Evlâtlarının garipliği yürek dağlar Efendim?!
Gülüm, goncam, reyhanım soldu, Efendim?!
Bu gözyaşlarım neden akar Efendim?!
Yaranla kanayan sineler merhem mi tutar?
Güle vurgun gül Efendim, ruhumda yatar?
Sensiz şu kötü âlemde ayım, güneşim batar?
Bu gözyaşlarım neden akar Efendim?!
Musa gibi Tur-u Sina’da ateşim yakılır.
Ruz-u mahşerde küçük büyük denmez bakılır.
Tüllenen akşamlarda gözlerin hayalime takılır.

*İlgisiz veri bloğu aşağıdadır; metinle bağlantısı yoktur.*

==> src/rtl/arp_ctrl.sv <==
// ARP control engine: answers ARP requests with replies and resolves a target IP
// to a MAC with timeout/retry, keeping the result in a single-entry cache.
module arp_ctrl #(
    parameter logic [31:0] BOARD_IP     = 32'hC0_A8_00_02,
    parameter int          RETRY_CYCLES = 125_000_000,
    parameter int          MAX_RETRY    = 3
) (
    input  logic        clk,
    input  logic        rst,
    input  logic        arp_rx_done,
    input  logic        arp_rx_type,
    input  logic [47:0] src_mac,
    input  logic [31:0] src_ip,
    input  logic        gmii_tx_done,
    output logic        arp_tx_en,
    output logic        arp_tx_type,
    output logic [47:0] des_mac,
    output logic [31:0] des_ip,
    input  logic        resolve_req,
    input  logic [31:0] resolve_ip,
    output logic        busy,
    output logic        resolved_valid,
    output logic [31:0] resolved_ip,
    output logic [47:0] resolved_mac,
    output logic        resolve_fail
);

    localparam logic [31:0] TIMER_LAST = 32'(RETRY_CYCLES - 1);
    localparam logic [3:0]  RETRY_LAST = 4'(MAX_RETRY - 1);

    typedef enum logic [1:0] {R_IDLE, R_SEND, R_WAIT} rstate_t;
    typedef enum logic [1:0] {T_IDLE, T_START, T_WAIT} tstate_t;

    rstate_t     rstate;
    tstate_t     tstate;
    logic [31:0] target;
    logic [47:0] reply_mac;
    logic [31:0] reply_ip;
    logic        reply_pending;
    logic        req_pending;
    logic [31:0] timer;
    logic [3:0]  retry;

    logic match;
    logic expire;
    logic req_sent;

    assign match    = arp_rx_done && arp_rx_type && busy && (src_ip == target);
    assign expire   = (rstate == R_WAIT) && (timer == TIMER_LAST);
    // Only the end of our own request frame starts the timeout, not a reply frame.
    assign req_sent = (tstate == T_WAIT) && gmii_tx_done && !arp_tx_type;

    always_ff @(posedge clk or posedge rst) begin
        if (rst) begin
            rstate         <= R_IDLE;
            tstate         <= T_IDLE;
            target         <= '0;
            reply_mac      <= '0;
            reply_ip       <= '0;
            reply_pending  <= 1'b0;
            req_pending    <= 1'b0;
            timer          <= '0;
            retry          <= '0;
            arp_tx_en      <= 1'b0;
            arp_tx_type    <= 1'b0;
            des_mac        <= '0;
            des_ip         <= '0;
            busy           <= 1'b0;
            resolved_valid <= 1'b0;
            resolved_ip    <= '0;
            resolved_mac   <= '0;
            resolve_fail   <= 1'b0;
        end else begin
            arp_tx_en    <= 1'b0;
            resolve_fail <= 1'b0;

            // Transmit scheduler: replies go out before requests.
            case (tstate)
                T_IDLE: begin
                    if (reply_pending) begin
                        arp_tx_en     <= 1'b1;
                        arp_tx_type   <= 1'b1;
                        des_mac       <= reply_mac;
                        des_ip        <= reply_ip;
                        reply_pending <= 1'b0;
                        tstate        <= T_START;
                    end else if (req_pending) begin
                        arp_tx_en   <= 1'b1;
                        arp_tx_type <= 1'b0;
                        des_mac     <= 48'hFF_FF_FF_FF_FF_FF;
                        des_ip      <= target;
                        req_pending <= 1'b0;
                        tstate      <= T_START;
                    end
                end
                T_START: tstate <= T_WAIT;
                T_WAIT:  if (gmii_tx_done) tstate <= T_IDLE;
                default: tstate <= T_IDLE;
            endcase

            // A newer request overwrites an unsent pending reply.
            if (arp_rx_done && !arp_rx_type) begin
                reply_mac     <= src_mac;
                reply_ip      <= src_ip;
                reply_pending <= 1'b1;
            end

            if (timer != 32'hFFFF_FFFF) timer <= timer + 32'd1;

            case (rstate)
                R_IDLE: begin
                    if (resolve_req) begin
                        if (resolve_ip == BOARD_IP) begin
                            resolve_fail <= 1'b1;
                        end else begin
                            target         <= resolve_ip;
                            resolved_valid <= 1'b0;
                            retry          <= '0;
                            busy           <= 1'b1;
                            req_pending    <= 1'b1;
                            rstate         <= R_SEND;
                        end
                    end
                end
                R_SEND, R_WAIT: begin
                    if (match) begin
                        resolved_mac   <= src_mac;
                        resolved_ip    <= target;
                        resolved_valid <= 1'b1;
                        busy           <= 1'b0;
                        req_pending    <= 1'b0;
                        rstate         <= R_IDLE;
                    end else if (rstate == R_SEND) begin
                        if (req_sent) begin
                            timer  <= '0;
                            rstate <= R_WAIT;
                        end
                    end else if (expire) begin
                        retry <= retry + 4'd1;
                        if (retry == RETRY_LAST) begin
                            resolve_fail <= 1'b1;
                            busy         <= 1'b0;
                            rstate       <= R_IDLE;
                        end else begin
                            req_pending <= 1'b1;
                            rstate      <= R_SEND;
                        end
                    end
                end
                default: rstate <= R_IDLE;
            endcase
        end
    end

endmodule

Bu gözyaşlarım neden akar Efendim?!
Etle, kemikle gezen kalbi, kelepçeli ruhu, esirim;
Affeden, bağışlayan, günahlardan geçen Kerim’im!.....
Tebessümü cihan değen Ey Hak Dostu Farukî’m!.....
Bu kahırla akan gözyaşlarım neden çağlar Efendim?!
Yıllar var ki gökleri tuttu ahım, gülmez yüzüm?
Şu zalim nefse kâr etmiyor sözüm,
Pınarlarım kurudu gayrı kan akıtır gözüm.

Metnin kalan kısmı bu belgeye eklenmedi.